日本協会の懲罰を受け、浦和は6つの再発防止施策を発表

 違反行為者の特定は日本協会が主体となり、問題の映像を細かく確認しながら3か月に渡って作業を続けた。この結果、22人が無期限入場禁止となり、国内全試合を対象にした日本協会の決定に加え、浦和はチームが出場する国内外の全試合に拡大する独自の追加処分を科し、厳しい姿勢で臨む覚悟を示した。

 31人が1~10試合の入場禁止となり、厳重注意が11人で、16人が個人の特定に至っていないが、処分対象者は計80人に上る。

 事件発生から3日後の昨年8月5日、オンラインで会見した田口社長は「先人が紡いできた日本サッカーの歴史に泥を塗る愚行」とし、再発防止については「違反行為の内容によっては罰則をさらに厳格化する方針を固めた。厳しい処分が抑止力になる」と説明した。

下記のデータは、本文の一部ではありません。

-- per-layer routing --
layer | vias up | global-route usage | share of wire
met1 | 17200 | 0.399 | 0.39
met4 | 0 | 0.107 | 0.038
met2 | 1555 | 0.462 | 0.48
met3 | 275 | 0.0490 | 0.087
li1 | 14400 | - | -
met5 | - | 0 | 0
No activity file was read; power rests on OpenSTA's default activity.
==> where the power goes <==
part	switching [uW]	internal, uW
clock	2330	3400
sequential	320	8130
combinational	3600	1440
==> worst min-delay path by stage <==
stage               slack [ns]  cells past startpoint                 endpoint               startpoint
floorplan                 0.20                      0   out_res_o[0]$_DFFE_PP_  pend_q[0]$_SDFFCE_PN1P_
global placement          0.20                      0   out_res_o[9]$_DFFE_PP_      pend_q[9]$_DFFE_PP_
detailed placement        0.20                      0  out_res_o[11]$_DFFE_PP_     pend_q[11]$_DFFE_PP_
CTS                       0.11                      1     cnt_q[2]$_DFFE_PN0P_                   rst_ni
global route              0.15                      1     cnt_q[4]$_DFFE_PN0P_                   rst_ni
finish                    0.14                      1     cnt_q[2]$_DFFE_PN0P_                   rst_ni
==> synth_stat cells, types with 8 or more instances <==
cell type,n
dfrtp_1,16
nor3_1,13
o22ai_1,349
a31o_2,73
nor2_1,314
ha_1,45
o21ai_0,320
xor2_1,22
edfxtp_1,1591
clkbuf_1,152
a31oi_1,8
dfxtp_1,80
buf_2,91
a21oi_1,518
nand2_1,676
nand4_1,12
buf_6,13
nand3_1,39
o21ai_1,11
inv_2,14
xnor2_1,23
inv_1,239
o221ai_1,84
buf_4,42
## config.mk

```make
export PLATFORM = sky130hd
export DESIGN_NAME = top_k_latency_statistics_flat
export DESIGN_NICKNAME = d
export VERILOG_FILES = /design/src/rtl/tkls_pkg.sv /design/src/rtl/tkls_req_if.sv /design/src/rtl/tkls_rsp_if.sv /design/src/rtl/tkls_cell.sv /design/src/rtl/top_k_latency_statistics.sv /design/src/flat_wrapper.sv
export SDC_FILE = /design/constraint.sdc
export NUM_CORES = 2
export LEC_CHECK = 0
export CORE_ASPECT_RATIO = 1.2
export CORE_MARGIN = 4
export CORE_UTILIZATION = 55
export CTS_CLUSTER_SIZE = 16
export DETAILED_ROUTE_END_ITERATION = 8
export DONT_BUFFER_PORTS = 1
export GPL_ROUTABILITY_DRIVEN = 0
export PLACE_DENSITY = 0.76
export SYNTH_ARGS = -nofsm -noshare
export SYNTH_HDL_FRONTEND = slang
export SYNTH_SLANG_ARGS = --single-unit
```

## constraint.sdc

```tcl
create_clock -name clk -period 31.6 [get_ports clk]
set_input_delay 1.58 -clock clk [delete_from_list [all_inputs] [get_ports clk]]
set_output_delay 1.58 -clock clk [all_outputs]
set_load 0.02 [all_outputs]
```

 日本協会の懲罰を受け、浦和は6つの再発防止施策をまとめた。このうち“違反行為に対する新たな処分基準の策定”については10月26日、禁止行為があった場合は日本協会やJリーグの内規にはない永久入場禁止というクラブ独自の処分を行使することを発表している。これはすでに発効したクラブ内規だ。

 スポーツ・コンプライアンス教育振興機構の前代表理事でもある武藤氏ら有識者ら8人で構成する第三者委員会は、サポーターによるこれまでの違反行為とクラブの対処について分析し、再発防止と教育・啓発の2つの施策を検討、提言することを目的に発足。昨年11、12月と今年1、2月に委員会を開催し、①不適切行為の原因分析②クラブが行った対策の評価と問題点の抽出③今後必要な対策の提言という三本柱で議論を重ねてきた。

 浦和は昨年8月3日から今年1月31日まで、クラブのウェブサイトで「浦和レッズサポーターによる違反行為について」と題し、11回に渡って詳報を掲載している。

(河野 正 / Tadashi Kawano)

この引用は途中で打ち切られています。